■ **WHAT YOU NEED TO DO**:
Pull every line containing "else" from the entries.

Records drawn from a dataset
**config.mk**
```make
export PLATFORM = sky130hd
export DESIGN_NAME = codec_in_frame_dec
export DESIGN_NICKNAME = d
export VERILOG_FILES = /design/src/rtl/cl_pkg.sv /design/src/rtl/cl_bit_sampler.sv /design/src/rtl/cl_slot_ctr.sv /design/src/rtl/cl_pend_rd.sv /design/src/rtl/codec_in_frame_dec.sv
export SDC_FILE = /design/constraint.sdc
export NUM_CORES = 1
export LEC_CHECK = 0
export ABC_AREA = 1
export BUFFER_PORTS_ARGS = -buffer_cell sky130_fd_sc_hd__buf_4
export CAP_MARGIN = 10
export CORE_MARGIN = 3
export CORE_UTILIZATION = 40
export CTS_BUF_LIST = sky130_fd_sc_hd__clkbuf_8
export DETAILED_ROUTE_END_ITERATION = 6
export HOLD_SLACK_MARGIN = 0.03
export PLACE_DENSITY = 0.6
export SYNTH_ARGS = -nofsm -noshare
export SYNTH_HDL_FRONTEND = slang
export SYNTH_SLANG_ARGS = --single-unit
```
**constraint.sdc**
```tcl
create_clock -name clk -period 2.3 [get_ports clk]
set_input_delay 0.46 -clock clk [delete_from_list [all_inputs] [get_ports clk]]
set_output_delay 0.46 -clock clk [all_outputs]
set_load 0.01 [all_outputs]
```
**src/rtl/cl_pkg.sv**
```systemverilog
package cl_pkg;

    // number of playback slots whose request flag is carried in slot 1
    localparam int REQ_N = 6;

    // bit position in slot 1 of request flag i (playback slots 3,4,6,7,8,9)
    function automatic int req_pos(input int i);
        case (i)
            0:       return 11;
            1:       return 10;
            2:       return 8;
            3:       return 7;
            4:       return 6;
            default: return 5;
        endcase
    endfunction

endpackage

```
**src/rtl/cl_bit_sampler.sv**
```systemverilog
module cl_bit_sampler (
    input  logic clk,
    input  logic rst_n,
    input  logic bclk,
    input  logic fsync,
    input  logic sdin,
    output logic bit_stb,
    output logic bit_val,
    output logic frm_start
);
    typedef struct packed {
        logic bclk_p;
        logic sync_p;
        logic stb;
        logic val;
        logic start;
    } smp_t;

    smp_t s_d, s_q;

    always_comb begin
        s_d        = s_q;
        s_d.bclk_p = bclk;
        s_d.stb    = s_q.bclk_p & ~bclk;
        s_d.start  = 1'b0;
        if (s_q.bclk_p && !bclk) begin
            s_d.val    = sdin;
            s_d.start  = fsync & ~s_q.sync_p;
            s_d.sync_p = fsync;
        end
    end

    always_ff @(posedge clk) begin
        if (!rst_n) s_q <= '0;
        else        s_q <= s_d;
    end

    assign bit_stb   = s_q.stb;
    assign bit_val   = s_q.val;
    assign frm_start = s_q.start;
endmodule

```
**src/rtl/cl_slot_ctr.sv**
```systemverilog
module cl_slot_ctr #(
    parameter int TAG_W  = 16,
    parameter int SLOT_W = 20,
    parameter int NSLOT  = 12,
    localparam int SCW   = $clog2(NSLOT + 1),
    localparam int BCW   = $clog2(SLOT_W)
) (
    input  logic              clk,
    input  logic              rst_n,
    input  logic              bit_stb,
    input  logic              bit_val,
    input  logic              frm_start,
    output logic              word_stb,
    output logic [SLOT_W-1:0] word,
    output logic [SCW-1:0]    word_slot
);
    localparam logic [BCW-1:0] TAG_LAST  = BCW'(TAG_W - 1);
    localparam logic [BCW-1:0] SLOT_LAST = BCW'(SLOT_W - 1);
    localparam logic [SCW-1:0] SLOT_END  = SCW'(NSLOT);

    typedef struct packed {
        logic              active;
        logic [SCW-1:0]    slot;
        logic [BCW-1:0]    bitn;
        logic [SLOT_W-1:0] shreg;
        logic              wstb;
        logic [SLOT_W-1:0] wdat;
        logic [SCW-1:0]    wslot;
    } ctr_t;

    ctr_t c_d, c_q;
    logic              act_c;
    logic [SCW-1:0]    slot_c;
    logic [BCW-1:0]    bit_c;
    logic [SLOT_W-1:0] w_c;
    logic              last_c;

    always_comb begin
        c_d      = c_q;
        c_d.wstb = 1'b0;
        act_c    = c_q.active;
        slot_c   = c_q.slot;
        bit_c    = c_q.bitn;
        if (frm_start) begin
            act_c  = 1'b1;
            slot_c = '0;
            bit_c  = '0;
        end
        w_c    = {c_q.shreg[SLOT_W-2:0], bit_val};
        last_c = act_c && ((slot_c == '0) ? (bit_c == TAG_LAST) : (bit_c == SLOT_LAST));
        if (bit_stb) begin
            c_d.shreg  = w_c;
            c_d.active = act_c;
            c_d.slot   = slot_c;
            c_d.bitn   = bit_c;
            if (act_c) begin
                if (last_c) begin
                    c_d.wstb  = 1'b1;
                    c_d.wdat  = w_c;
                    c_d.wslot = slot_c;
                    c_d.bitn  = '0;
                    c_d.slot  = slot_c + 1'b1;
                    if (slot_c == SLOT_END) c_d.active = 1'b0;
                end else begin
                    c_d.bitn = bit_c + 1'b1;
                end
            end
        end
    end

    always_ff @(posedge clk) begin
        if (!rst_n) c_q <= '0;
        else        c_q <= c_d;
    end

    assign word_stb  = c_q.wstb;
    assign word      = c_q.wdat;
    assign word_slot = c_q.wslot;
endmodule

```
**src/rtl/cl_pend_rd.sv**
```systemverilog
module cl_pend_rd #(
    parameter int IDX_W = 7
) (
    input  logic             clk,
    input  logic             rst_n,
    input  logic             rd_req,
    input  logic [IDX_W-1:0] rd_addr,
    input  logic             clr,
    output logic             pend_vld,
    output logic [IDX_W-1:0] pend_addr
);
    typedef struct packed {
        logic             vld;
        logic [IDX_W-1:0] addr;
    } pend_t;

    pend_t p_d, p_q;

    always_comb begin
        p_d = p_q;
        if (rd_req) begin
            p_d.vld  = 1'b1;
            p_d.addr = rd_addr;
        end else if (clr) begin
            p_d.vld = 1'b0;
        end
    end

    always_ff @(posedge clk) begin
        if (!rst_n) p_q <= '0;
        else        p_q <= p_d;
    end

    assign pend_vld  = p_q.vld;
    assign pend_addr = p_q.addr;
endmodule

```
**src/rtl/codec_in_frame_dec.sv**
```systemverilog
module codec_in_frame_dec #(
    parameter int TAG_W  = 16,
    parameter int SLOT_W = 20,
    parameter int NSLOT  = 12,
    parameter int IDX_W  = 7,
    parameter int STAT_W = 16,
    parameter int PCM_W  = 18
) (
    input  logic                     clk,
    input  logic                     rst_n,
    input  logic                     bclk,
    input  logic                     fsync,
    input  logic                     sdin,
    input  logic                     rd_req,
    input  logic [IDX_W-1:0]         rd_addr,
    output logic                     codec_ready,
    output logic [IDX_W-1:0]         echo_idx,
    output logic [cl_pkg::REQ_N-1:0] slot_need,
    output logic                     stat_vld,
    output logic [IDX_W-1:0]         stat_idx,
    output logic [STAT_W-1:0]        stat_data,
    output logic                     pcm_vld,
    output logic [PCM_W-1:0]         pcm_left,
    output logic [PCM_W-1:0]         pcm_right
);
    localparam int SCW   = $clog2(NSLOT + 1);
    localparam int REQS  = cl_pkg::REQ_N;
    localparam int PAD_W = SLOT_W - PCM_W;
    localparam logic [SCW-1:0] SL_TAG = SCW'(0);
    localparam logic [SCW-1:0] SL_CMD = SCW'(1);
    localparam logic [SCW-1:0] SL_STA = SCW'(2);
    localparam logic [SCW-1:0] SL_LFT = SCW'(3);
    localparam logic [SCW-1:0] SL_RGT = SCW'(4);

    logic              bit_stb, bit_val, frm_start;
    logic              word_stb;
    logic [SLOT_W-1:0] word;
    logic [SCW-1:0]    word_slot;
    logic              pend_vld;
    logic [IDX_W-1:0]  pend_addr;
    logic              hit;
    logic [REQS-1:0]   req_raw;

    cl_bit_sampler u_smp (
        .clk(clk), .rst_n(rst_n), .bclk(bclk), .fsync(fsync), .sdin(sdin),
        .bit_stb(bit_stb), .bit_val(bit_val), .frm_start(frm_start)
    );

    cl_slot_ctr #(.TAG_W(TAG_W), .SLOT_W(SLOT_W), .NSLOT(NSLOT)) u_ctr (
        .clk(clk), .rst_n(rst_n), .bit_stb(bit_stb), .bit_val(bit_val),
        .frm_start(frm_start), .word_stb(word_stb), .word(word), .word_slot(word_slot)
    );

    cl_pend_rd #(.IDX_W(IDX_W)) u_pend (
        .clk(clk), .rst_n(rst_n), .rd_req(rd_req), .rd_addr(rd_addr),
        .clr(hit), .pend_vld(pend_vld), .pend_addr(pend_addr)
    );

    for (genvar g = 0; g < REQS; g++) begin : g_req
        assign req_raw[g] = word[cl_pkg::req_pos(g)];
    end

    typedef struct packed {
        logic              ready;
        logic [3:0]        svld;   // [3]=slot1 .. [0]=slot4
        logic [IDX_W-1:0]  echo;
        logic [REQS-1:0]   need;
        logic              svld_o;
        logic [IDX_W-1:0]  sidx;
        logic [STAT_W-1:0] sdat;
        logic [PCM_W-1:0]  lstage;
        logic              pvld;
        logic [PCM_W-1:0]  left;
        logic [PCM_W-1:0]  right;
    } dec_t;

    dec_t r_d, r_q;

    always_comb begin
        r_d        = r_q;
        r_d.svld_o = 1'b0;
        r_d.pvld   = 1'b0;
        hit        = 1'b0;
        if (word_stb) begin
            if (word_slot == SL_TAG) begin
                r_d.ready = word[TAG_W-1];
                r_d.svld  = word[TAG_W-2 -: 4];
            end else if (word_slot == SL_CMD) begin
                if (r_q.ready && r_q.svld[3]) begin
                    r_d.echo = word[SLOT_W-2 -: IDX_W];
                    r_d.need = ~req_raw;
                end
            end else if (word_slot == SL_STA) begin
                if (r_q.ready && r_q.svld[3] && r_q.svld[2] &&
                    pend_vld && (r_q.echo == pend_addr)) begin
                    hit        = 1'b1;
                    r_d.svld_o = 1'b1;
                    r_d.sidx   = r_q.echo;
                    r_d.sdat   = word[SLOT_W-1 -: STAT_W];
                end
            end else if (word_slot == SL_LFT) begin
                if (r_q.ready && r_q.svld[1])
                    r_d.lstage = word[SLOT_W-1 -: PCM_W];
            end else if (word_slot == SL_RGT) begin
                if (r_q.ready && r_q.svld[1] && r_q.svld[0]) begin
                    r_d.left  = r_q.lstage;
                    r_d.right = word[SLOT_W-1 -: PCM_W];
                    r_d.pvld  = 1'b1;
                end
            end
        end
    end

    always_ff @(posedge clk) begin
        if (!rst_n) r_q <= '0;
        else        r_q <= r_d;
    end

    logic unused_bits;
    assign unused_bits = ^{word[PAD_W-1:0], word[TAG_W-6:0]};

    assign codec_ready = r_q.ready;
    assign echo_idx    = r_q.echo;
    assign slot_need   = r_q.need;
    assign stat_vld    = r_q.svld_o;
    assign stat_idx    = r_q.sidx;
    assign stat_data   = r_q.sdat;
    assign pcm_vld     = r_q.pvld;
    assign pcm_left    = r_q.left;
    assign pcm_right   = r_q.right;
endmodule

```
==> qor.csv <==
stage,metric,value,unit
status,outcome,"complete, no violations",
clock_tree,total CTS buffers,17,
synth,Yosys top cell area share,50.1,%
placed_design,# port buffers,87,
hold_path,Hold Crit Class,in -> reg,
sta,Max Slew Vio Count,0,
sta,Max Fclk,486,MHz
route,Total Wirelength,14.4,mm
grt,initial antenna violation count,0,
power_and_ir_drop,"IR drop worst, VDD",0.402,mV
grt,routing usage on met3,4.00,%
floorplanning,Core Rows,45,
critical_path,"Data arrival, critical path",2.40,ns
power_and_ir_drop,Leakage,3.12,nW
route,DR vias/cell,4.71,
synth,post-synthesis instance area,6470,um^2
synth,Yosys reg bits,162,
grt,largest net degree at the start of global routing,107,
critical_path,CP max FO,7,
final_layout,diodes inserted,0,
sta,Slew headroom,45.2,%
sta,Total Neg Setup Slack,0,ns
synth,Mapped Nets,834,
placed_design,pre-CTS WS,0.275,ns
clock_tree,Skew-Pair Late Insertion Delay,0.46,ns
power_and_ir_drop,P per Cell Area,714,nW/um^2
route,DRT iter0 DRCs,263,
critical_path,CP Class,reg -> reg,
floorplanning,I/O pin total,88,
grt,M2 GR Usage,23.6,%
sta,final period utilization,89.5,%
synth,leading post-synthesis cells by cell area,"dfxtp_1 50%, nor2_1 9.5%, o21ai_0 8.9%",
clock_tree,clk sinks,162,
synth,Yosys cell types,30,
synth,"Seq/Total Area, Yosys",50.1,%
synth,"EDFF count, synth",0,
synth,top_reg_cell synth,dfxtp_1,
sta,Clock Skews,0.0114,ns
placed_design,DPL Wire Length,9.72,mm
sta,RSZ-0062 raised after global routing,false,
placed_design,Final Wtd Congestion,0.859,
synth,most frequent cell after synthesis,nor2_1,
grt,met1 usage,23.9,%
final_layout,layout cell share with drive strength beyond 1,17.0,%
route,Final ANT Viol Nets,0,
synth,yosys warns,0,
grt,GRT Overall Usage,16.5,%
floorplanning,Die Wd,133,um
clock_tree,worst-case clock buffer depth,2,
synth,"FFs w/ async S/R, synth",0,%
clock_tree,# hold bufs at CTS,0,
grt,GRT Max-Usage Layer,met1,
critical_path,Worst Setup Start Kind,flop,
grt,global-route wire length before repair,23.8,mm
route,Initial DRT Pass Iterations,4,
synth,Syn Area/Cell,7.91,um^2
critical_path,crit end category,flop,
floorplanning,Initial Util,41.7,%
sta,crit path time final,2.06,ns
job,maxcap violations,0,
sta,final setup fails,0,
sta,final worst-path setup slack,0.242,ns
critical_path,Worst EP required,2.64,ns
clock_tree,Post-CTS Resized,0,
clock_tree,root buf cell,clkbuf_8,
route,DR DRC count,0,
floorplanning,die footprint,17700,um^2
synth,largest area contributor in the netlist,dfxtp_1,
final_layout,nets,838,
sta,Final Hold Fails,0,
clock_tree,"Reg clk slew, reported paths",0.08,ns
synth,Mapped Cells,818,
sta,Slew @ Worst Pin,0.822,ns
grt,grt ovf,0,
route,Via Count,4925,
floorplanning,core area,15500,um^2
route,average routed wire per standard cell,13.8,um
synth,most instantiated cells after synthesis,"164 x nor2_1, 162 x dfxtp_1, 115 x o21ai_0, 73 x buf_4, 73 x inv_1",
grt,vias in the first global route,4634,
clock_tree,CTS tree,built,
clock_tree,buffer count from post-CTS setup fixing,0,
clock_tree,H-tree depth,4,
final_layout,Syn-to-layout area delta,11.3,%
floorplanning,Die Ht,133,um
final_layout,Fill cells,1599,
==> final timing paths <==
path                    from  cells after the start  slack [ns]                  to
min reg2reg     u_smp.s_q[3]                      1        0.44     u_smp.frm_start
max          u_smp.frm_start                     11        0.24  u_ctr.word_slot[3]
max reg2reg  u_smp.frm_start                     11        0.24  u_ctr.word_slot[3]
min                     bclk                      3        0.19        u_smp.s_q[4]
==> critical path, cell delays in order (launching register included) <==
cell	delay, ns
dfxtp_1	0.38
inv_2	0.14
nand2_1	0.09
inv_1	0.11
ha_1	0.15
inv_1	0.04
nor2_2	0.23
nand3_1	0.25
nor2_2	0.30
nor2_2	0.13
nand2_1	0.08
o21ai_0	0.07
==> layout by cell type (no fill, tap or decap), drive strengths merged, types with 7 or more instances in the layout <==
| cell type | n |
|---|---|
| nand3 | 11 |
| nand2 | 64 |
| a21oi | 52 |
| nand4 | 7 |
| dfxtp | 162 |
| inv | 77 |
| o21ai | 121 |
| a211oi | 30 |
| clkbuf | 18 |
| nor2 | 170 |
| buf | 97 |
==> cells by family (layout without fill, tap and decap cells) <==
logic type                 count (synthesis)  after routing  synth area share [%]
AOI/OAI and AO/OA                        207            207                  17.4
xor gates and xnor gates                   3              3                 0.406
and+or+nand+nor                          257            257                  16.3
DFF                                      162            162                  50.1
buffers and inverters                    186            203                  15.2
adders and majority gates                  3              3                 0.580
==> cell type report <==
cell class                 count  area, um^2  area share [%]
clock buffer                  18         248            3.44
clock inverter                14         164            2.28
inverter                      74         278            3.86
multi-input combinational    470        2250            31.3
sequential                   162        3240            45.0
tap                          211         264            3.67
timing repair buffer          97         753            10.5
==> per-stage QoR <==
step	util [%]	hold WS, ns	area [um^2]	total power, mW	cells
2_1_floorplan	-	0.393	6470	3.01	818
3_3_place_gp	43.7	0.422	6790	3.06	1014
3_5_place_dp	43.7	0.421	6790	3.06	1014
4_1_cts	46.3	0.167	7200	5.20	1046
5_1_grt	46.3	0.171	7200	5.33	1046
6_report	46.3	0.195	7200	5.14	1046
==> power breakdown <==
group,internal (mW),leakage (nW),total [mW],switching [mW]
Clock,1.09,0.204,2.15,1.06
Combinational,0.0505,1.60,0.147,0.0962
Sequential,2.83,1.31,2.85,0.0162
==> per-layer routing <==
layer / routed length, um / share of wire [%]
met1: 7300 / 51
met2: 6030 / 42
met3: 757 / 5.2
met4: 333 / 2.3
met5: 0 / 0
==> registers in the layout, summed over array words and instances (netlist names), 2 cells and up <==
name,flops
u_ctr.c_q,29
r_q,22
pcm_left,18
pcm_right,18
u_ctr.word,18
stat_data,16
echo_idx,7
stat_idx,7
u_pend.pend_addr,7
slot_need,6
u_ctr.word_slot,4
u_smp.s_q,2
No activity file was read; power rests on OpenSTA's default activity.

■ **REPLY**:
        else        s_q <= s_d;
                end else begin
        else        c_q <= c_d;
        end else if (clr) begin
        else        p_q <= p_d;
            end else if (word_slot == SL_CMD) begin
            end else if (word_slot == SL_STA) begin
            end else if (word_slot == SL_LFT) begin
            end else if (word_slot == SL_RGT) begin
        else        r_q <= r_d;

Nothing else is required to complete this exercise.